The 2024 changes reduce some of the operational friction of Part 2 compliance for practices operating under integrated care models. They do not eliminate the need for a distinct Part 2 consent process, the Part 2 patient notice, or the record segmentation requirements. The intake stage still needs to handle Part 2 distinctly from HIPAA.
Why Your Current Intake Software May Not Be Handling This
Most behavioral health intake tools — including many general EHR-integrated intake modules — were designed with HIPAA as the primary compliance framework. They may include a HIPAA Notice of Privacy Practices delivery at intake, an authorization for general treatment and payment disclosures, and a records sharing consent. They do not typically include a Part 2-specific notice, a Part 2-compliant consent form, or a mechanism for segmenting SUD intake records from general mental health records in the EHR integration pathway.
This gap is not unusual — it reflects the fact that most health software was built for the healthcare market broadly, where HIPAA dominates and Part 2 applies only to a subset of providers. For those providers — multi-service behavioral health practices among them — the gap is a compliance gap at a point in the workflow where records are being created and potentially disclosed.
The practical question for any practice that offers SUD services is: when a new patient's intake identifies them as seeking SUD-related care, does your intake process change to address Part 2? Is a Part 2 notice delivered? Is a Part 2 consent collected before anything is shared with a referring provider or an EHR integration pathway? Is the SUD intake record identifiable and separable if a disclosure question ever arises?

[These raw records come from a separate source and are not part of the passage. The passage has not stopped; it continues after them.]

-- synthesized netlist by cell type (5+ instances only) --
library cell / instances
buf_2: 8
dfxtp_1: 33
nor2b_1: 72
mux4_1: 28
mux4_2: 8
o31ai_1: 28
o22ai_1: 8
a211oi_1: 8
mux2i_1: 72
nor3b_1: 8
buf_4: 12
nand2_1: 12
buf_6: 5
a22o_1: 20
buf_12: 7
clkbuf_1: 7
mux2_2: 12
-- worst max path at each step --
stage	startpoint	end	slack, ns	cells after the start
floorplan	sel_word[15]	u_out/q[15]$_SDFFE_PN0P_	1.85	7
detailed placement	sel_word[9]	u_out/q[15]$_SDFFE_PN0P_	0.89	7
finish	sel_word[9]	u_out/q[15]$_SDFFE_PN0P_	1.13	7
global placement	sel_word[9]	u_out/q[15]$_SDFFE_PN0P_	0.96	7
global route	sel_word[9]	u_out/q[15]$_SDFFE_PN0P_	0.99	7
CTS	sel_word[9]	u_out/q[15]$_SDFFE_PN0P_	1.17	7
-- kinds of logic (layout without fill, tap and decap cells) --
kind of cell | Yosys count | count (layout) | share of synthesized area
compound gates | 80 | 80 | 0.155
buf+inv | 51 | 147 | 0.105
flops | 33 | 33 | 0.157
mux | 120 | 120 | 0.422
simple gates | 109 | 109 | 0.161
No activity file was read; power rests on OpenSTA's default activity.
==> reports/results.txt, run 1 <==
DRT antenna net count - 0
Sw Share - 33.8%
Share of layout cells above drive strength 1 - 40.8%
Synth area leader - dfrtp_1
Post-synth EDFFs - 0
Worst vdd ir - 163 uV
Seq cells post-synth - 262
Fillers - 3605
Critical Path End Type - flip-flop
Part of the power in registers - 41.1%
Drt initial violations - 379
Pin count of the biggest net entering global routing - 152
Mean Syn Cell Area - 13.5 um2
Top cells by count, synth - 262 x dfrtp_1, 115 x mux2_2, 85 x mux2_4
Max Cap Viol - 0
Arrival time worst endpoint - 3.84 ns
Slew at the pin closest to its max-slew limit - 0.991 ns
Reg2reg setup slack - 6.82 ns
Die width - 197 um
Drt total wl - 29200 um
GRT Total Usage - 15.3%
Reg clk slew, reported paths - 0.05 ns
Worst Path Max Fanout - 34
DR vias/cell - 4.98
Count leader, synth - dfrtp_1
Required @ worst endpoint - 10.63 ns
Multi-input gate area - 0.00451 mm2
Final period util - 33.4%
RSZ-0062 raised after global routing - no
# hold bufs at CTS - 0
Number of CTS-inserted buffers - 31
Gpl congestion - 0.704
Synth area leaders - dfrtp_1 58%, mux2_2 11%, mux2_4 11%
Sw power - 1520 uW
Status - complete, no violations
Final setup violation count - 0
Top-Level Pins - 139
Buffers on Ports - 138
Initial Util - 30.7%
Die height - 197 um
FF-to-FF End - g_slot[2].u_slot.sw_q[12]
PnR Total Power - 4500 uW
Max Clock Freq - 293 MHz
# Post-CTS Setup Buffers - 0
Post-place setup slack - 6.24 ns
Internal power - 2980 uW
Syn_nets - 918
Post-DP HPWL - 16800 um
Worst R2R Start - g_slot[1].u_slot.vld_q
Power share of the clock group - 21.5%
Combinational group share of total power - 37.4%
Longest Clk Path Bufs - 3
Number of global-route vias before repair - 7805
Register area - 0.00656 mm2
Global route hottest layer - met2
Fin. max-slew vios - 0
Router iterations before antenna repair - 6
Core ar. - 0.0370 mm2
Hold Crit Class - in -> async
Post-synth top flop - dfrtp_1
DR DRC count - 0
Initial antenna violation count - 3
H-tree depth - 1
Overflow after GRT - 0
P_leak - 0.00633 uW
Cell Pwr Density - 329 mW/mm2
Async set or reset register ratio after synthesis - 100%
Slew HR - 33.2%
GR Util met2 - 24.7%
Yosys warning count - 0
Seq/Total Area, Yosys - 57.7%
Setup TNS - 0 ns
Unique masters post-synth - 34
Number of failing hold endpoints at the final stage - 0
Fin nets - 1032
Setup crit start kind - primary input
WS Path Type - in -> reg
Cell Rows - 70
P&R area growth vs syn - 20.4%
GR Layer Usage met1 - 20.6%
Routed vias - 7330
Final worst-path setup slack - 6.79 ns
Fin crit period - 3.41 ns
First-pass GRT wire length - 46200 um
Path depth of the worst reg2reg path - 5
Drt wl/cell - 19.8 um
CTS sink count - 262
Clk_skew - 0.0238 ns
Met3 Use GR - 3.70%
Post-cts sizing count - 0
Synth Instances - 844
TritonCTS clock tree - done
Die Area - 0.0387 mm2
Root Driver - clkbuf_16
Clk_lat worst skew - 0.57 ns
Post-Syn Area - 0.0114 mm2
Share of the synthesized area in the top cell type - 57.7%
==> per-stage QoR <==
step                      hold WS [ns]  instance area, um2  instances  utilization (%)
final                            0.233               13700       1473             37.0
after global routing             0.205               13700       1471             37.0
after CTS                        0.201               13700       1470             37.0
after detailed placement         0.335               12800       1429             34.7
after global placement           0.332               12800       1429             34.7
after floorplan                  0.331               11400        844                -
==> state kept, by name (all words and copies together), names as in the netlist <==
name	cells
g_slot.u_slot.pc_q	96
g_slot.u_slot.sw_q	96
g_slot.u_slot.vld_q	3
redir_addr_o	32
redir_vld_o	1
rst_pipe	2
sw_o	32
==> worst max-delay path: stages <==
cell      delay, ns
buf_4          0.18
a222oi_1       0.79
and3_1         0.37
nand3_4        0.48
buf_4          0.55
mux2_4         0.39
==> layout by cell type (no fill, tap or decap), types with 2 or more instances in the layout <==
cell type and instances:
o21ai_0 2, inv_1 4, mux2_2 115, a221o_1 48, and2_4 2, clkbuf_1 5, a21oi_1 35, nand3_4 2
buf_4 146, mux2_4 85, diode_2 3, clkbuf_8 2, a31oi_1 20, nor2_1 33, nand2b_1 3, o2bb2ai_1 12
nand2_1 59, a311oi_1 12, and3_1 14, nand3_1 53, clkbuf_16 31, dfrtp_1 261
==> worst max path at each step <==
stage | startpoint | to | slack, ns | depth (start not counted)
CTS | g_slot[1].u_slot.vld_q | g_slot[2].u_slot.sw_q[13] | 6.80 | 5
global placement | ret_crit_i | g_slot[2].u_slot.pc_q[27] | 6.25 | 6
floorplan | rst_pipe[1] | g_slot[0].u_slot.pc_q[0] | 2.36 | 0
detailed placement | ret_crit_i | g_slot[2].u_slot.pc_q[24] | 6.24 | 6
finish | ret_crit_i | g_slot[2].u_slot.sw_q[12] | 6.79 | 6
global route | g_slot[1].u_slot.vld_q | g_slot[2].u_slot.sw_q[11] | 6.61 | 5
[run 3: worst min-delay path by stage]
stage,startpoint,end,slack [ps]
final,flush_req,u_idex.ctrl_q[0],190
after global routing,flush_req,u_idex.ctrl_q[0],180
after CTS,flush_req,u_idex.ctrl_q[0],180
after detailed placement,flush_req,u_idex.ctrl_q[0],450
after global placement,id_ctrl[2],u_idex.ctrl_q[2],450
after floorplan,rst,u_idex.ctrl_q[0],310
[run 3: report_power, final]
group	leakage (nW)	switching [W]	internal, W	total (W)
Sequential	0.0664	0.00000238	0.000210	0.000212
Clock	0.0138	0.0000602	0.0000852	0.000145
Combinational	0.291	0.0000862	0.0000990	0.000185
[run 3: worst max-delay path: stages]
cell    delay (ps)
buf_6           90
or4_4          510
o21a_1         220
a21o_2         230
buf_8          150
==> src/rtl/pg_stack_ptr.sv <==
module pg_stack_ptr
  import pg_pkg::*;
#(
  parameter logic [DW-1:0] SP_RST = '1
) (
  input  logic          clk_i,
  input  logic          rst_ni,
  input  logic          push_i,
  input  logic          pull_i,
  input  logic          ld_i,
  input  logic [DW-1:0] ld_val_i,
  output logic [DW-1:0] sp_o,
  output logic [DW-1:0] ofs_o
);
  logic [DW-1:0] sp_q, sp_inc, sp_dec;

  assign sp_inc = sp_q + DW'(1);  // wraps in DW bits
  assign sp_dec = sp_q - DW'(1);

  always_ff @(posedge clk_i or negedge rst_ni) begin
    if (!rst_ni)     sp_q <= SP_RST;
    else if (ld_i)   sp_q <= ld_val_i;
    else if (push_i) sp_q <= sp_dec;
    else if (pull_i) sp_q <= sp_inc;
  end

  // push: post-decrement, pull: pre-increment
  assign ofs_o = pull_i ? sp_inc : sp_q;
  assign sp_o  = sp_q;
endmodule
--- config.mk ---
export PLATFORM = sky130hd
export DESIGN_NAME = flash_wr_seq
export DESIGN_NICKNAME = d
export VERILOG_FILES = /design/src/rtl/fws_pkg.sv /design/src/rtl/fws_step.sv /design/src/rtl/fws_bus_phy.sv /design/src/rtl/fws_poll.sv /design/src/rtl/flash_wr_seq.sv
export SDC_FILE = /design/constraint.sdc
export NUM_CORES = 1
export LEC_CHECK = 0
export ABC_CLOCK_PERIOD_IN_PS = 2200
export BUFFER_PORTS_ARGS = -buffer_cell sky130_fd_sc_hd__buf_2
export CORE_MARGIN = 2
export CORE_UTILIZATION = 55
export CTS_BUF_LIST = sky130_fd_sc_hd__clkbuf_4 sky130_fd_sc_hd__clkbuf_8 sky130_fd_sc_hd__clkbuf_16
export DETAILED_ROUTE_END_ITERATION = 10
export PLACE_DENSITY = 0.85
export SYNTH_ARGS = -nofsm -noshare
export SYNTH_HDL_FRONTEND = slang
export SYNTH_SLANG_ARGS = --single-unit
--- constraint.sdc ---
create_clock -name clk -period 2.2 [get_ports clk]
set_input_delay 0.11 -clock clk [delete_from_list [all_inputs] [get_ports clk]]
set_output_delay 0.11 -clock clk [all_outputs]
set_load 0.02 [all_outputs]
--- src/rtl/fws_pkg.sv ---
package fws_pkg;

  typedef enum logic [1:0] {
    OP_PROG = 2'd0,
    OP_SECT = 2'd1,
    OP_CHIP = 2'd2,
    OP_RSVD = 2'd3
  } fws_op_e;

  // unlock addresses and command bytes of the flash command protocol
  localparam logic [15:0] UNLK_ADDR_A = 16'h5555;
  localparam logic [15:0] UNLK_ADDR_B = 16'h2AAA;
  localparam logic [7:0]  CODE_AA     = 8'hAA;
  localparam logic [7:0]  CODE_55     = 8'h55;
  localparam logic [7:0]  CODE_PROG   = 8'hA0;
  localparam logic [7:0]  CODE_ERASE  = 8'h80;
  localparam logic [7:0]  CODE_CHIP   = 8'h10;
  localparam logic [7:0]  CODE_SECT   = 8'h30;

  localparam int unsigned PROG_WRITES  = 4;
  localparam int unsigned ERASE_WRITES = 6;
  localparam int unsigned STEP_W       = 3;

endpackage

--- src/rtl/fws_step.sv ---
module fws_step
  import fws_pkg::*;
#(
  parameter int AW = 19,
  parameter int DW = 8
) (
  input  fws_op_e             op,
  input  logic [STEP_W-1:0]   idx,
  input  logic [AW-1:0]       tgt_addr,
  input  logic [DW-1:0]       tgt_data,
  output logic [AW-1:0]       s_addr,
  output logic [DW-1:0]       s_data,
  output logic                s_last
);

  localparam logic [AW-1:0] ADR_A = AW'(UNLK_ADDR_A);
  localparam logic [AW-1:0] ADR_B = AW'(UNLK_ADDR_B);

  always_comb begin
    s_addr = ADR_A;
    s_data = DW'(CODE_AA);
    if (op == OP_PROG) begin
      s_last = (idx == STEP_W'(PROG_WRITES - 1));
      case (idx)
        3'd0:    begin s_addr = ADR_A;    s_data = DW'(CODE_AA);   end
        3'd1:    begin s_addr = ADR_B;    s_data = DW'(CODE_55);   end
        3'd2:    begin s_addr = ADR_A;    s_data = DW'(CODE_PROG); end
        default: begin s_addr = tgt_addr; s_data = tgt_data;       end
      endcase
    end else begin
      s_last = (idx == STEP_W'(ERASE_WRITES - 1));
      case (idx)
        3'd0:    begin s_addr = ADR_A; s_data = DW'(CODE_AA);    end
        3'd1:    begin s_addr = ADR_B; s_data = DW'(CODE_55);    end
        3'd2:    begin s_addr = ADR_A; s_data = DW'(CODE_ERASE); end
        3'd3:    begin s_addr = ADR_A; s_data = DW'(CODE_AA);    end
        3'd4:    begin s_addr = ADR_B; s_data = DW'(CODE_55);    end
        default: begin
          if (op == OP_CHIP) begin
            s_addr = ADR_A;
            s_data = DW'(CODE_CHIP);
          end else begin
            s_addr = tgt_addr;
            s_data = DW'(CODE_SECT);
          end
        end
      endcase
    end
  end

endmodule

--- src/rtl/fws_bus_phy.sv ---
module fws_bus_phy #(
  parameter int AW        = 19,
  parameter int DW        = 8,
  parameter int WE_LO_CYC = 4,
  parameter int WE_HI_CYC = 3,
  parameter int RD_CYC    = 2
) (
  input  logic          clk,
  input  logic          rst_n,
  input  logic          start,
  input  logic          is_wr,
  input  logic [AW-1:0] addr,
  input  logic [DW-1:0] wdata,
  output logic          idle,
  output logic          wr_ack,
  output logic          rd_ack,
  output logic          ce_n,
  output logic          we_n,
  output logic          oe_n,
  output logic [AW-1:0] bus_addr,
  output logic [DW-1:0] bus_dout,
  output logic          bus_doe
);

  localparam int MAX_AB = (WE_LO_CYC > WE_HI_CYC) ? WE_LO_CYC : WE_HI_CYC;
  localparam int MAXC   = (MAX_AB > RD_CYC) ? MAX_AB : RD_CYC;
  localparam int CW     = $clog2(MAXC) + 1;
  localparam logic [CW-1:0] LO_LAST = CW'(WE_LO_CYC - 1);
  localparam logic [CW-1:0] HI_LAST = CW'(WE_HI_CYC - 1);
  localparam logic [CW-1:0] RD_LAST = CW'(RD_CYC - 1);

  typedef enum logic [2:0] {PH_IDLE, PH_SET, PH_WLO, PH_WHI, PH_RLO} ph_e;

  ph_e           st, st_n;
  logic [CW-1:0] cnt, cnt_n;
  logic          ld_en;
  logic [AW-1:0] addr_q;
  logic [DW-1:0] data_q;
  logic          ce_n_q, we_n_q, oe_n_q, doe_q;

  always_comb begin
    st_n   = st;
    cnt_n  = cnt;
    ld_en  = 1'b0;
    wr_ack = 1'b0;
    rd_ack = 1'b0;
    case (st)
      PH_IDLE: if (start) begin
        ld_en = 1'b1;
        cnt_n = '0;
        st_n  = is_wr ? PH_SET : PH_RLO;
      end
      PH_SET: begin
        cnt_n = '0;
        st_n  = PH_WLO;
      end
      PH_WLO: if (cnt == LO_LAST) begin
        cnt_n = '0;
        st_n  = PH_WHI;
      end else cnt_n = cnt + 1'b1;
      PH_WHI: if (cnt == HI_LAST) begin
        wr_ack = 1'b1;
        st_n   = PH_IDLE;
      end else cnt_n = cnt + 1'b1;
      PH_RLO: if (cnt == RD_LAST) begin
        rd_ack = 1'b1;
        st_n   = PH_IDLE;
      end else cnt_n = cnt + 1'b1;
      default: st_n = PH_IDLE;
    endcase
  end

  always_ff @(posedge clk or negedge rst_n) begin
    if (!rst_n) begin
      st     <= PH_IDLE;
      cnt    <= '0;
      ce_n_q <= 1'b1;
      we_n_q <= 1'b1;
      oe_n_q <= 1'b1;
      doe_q  <= 1'b0;
    end else begin
      st     <= st_n;
      cnt    <= cnt_n;
      ce_n_q <= (st_n == PH_IDLE);
      we_n_q <= (st_n != PH_WLO);
      oe_n_q <= (st_n != PH_RLO);
      doe_q  <= (st_n == PH_SET) || (st_n == PH_WLO) || (st_n == PH_WHI);
    end
  end

  always_ff @(posedge clk or negedge rst_n) begin
    if (!rst_n) begin
      addr_q <= '0;
      data_q <= '0;
    end else if (ld_en) begin
      addr_q <= addr;
      data_q <= wdata;
    end
  end

  assign idle     = (st == PH_IDLE);
  assign ce_n     = ce_n_q;
  assign we_n     = we_n_q;
  assign oe_n     = oe_n_q;
  assign bus_addr = addr_q;
  assign bus_dout = data_q;
  assign bus_doe  = doe_q;

endmodule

Intake software designed specifically for behavioral health — as Intakeful is designed to be — should support these differentiated workflows: identifying SUD-related intake at the point of form completion, flagging Part 2 obligations, and supporting the delivery and collection of Part 2-specific documentation as part of the intake flow rather than as a separate manual step. Whether a practice uses Intakeful or another system, these are the operational requirements that the intake stage needs to support.
A Compliance Note on Language
Practices evaluating intake software for Part 2 compliance should be attentive to how vendors describe their compliance support. "HIPAA compliant" is a common and legally inexact claim — no software is "HIPAA certified" by a regulatory body. More importantly for behavioral health practices with SUD services, "HIPAA compliant" says nothing about Part 2. A vendor that addresses only HIPAA and does not mention 42 CFR Part 2 has either not designed for behavioral health specifically, or has not addressed the Part 2 dimension of their product's compliance approach.
The accurate language — and the language practices should expect from software vendors serving the behavioral health space — is "designed to support compliance with HIPAA Privacy and Security Rules and 42 CFR Part 2 confidentiality requirements." This language makes the distinction explicit and signals that the vendor has thought about the specific regulatory obligations behavioral health practices carry.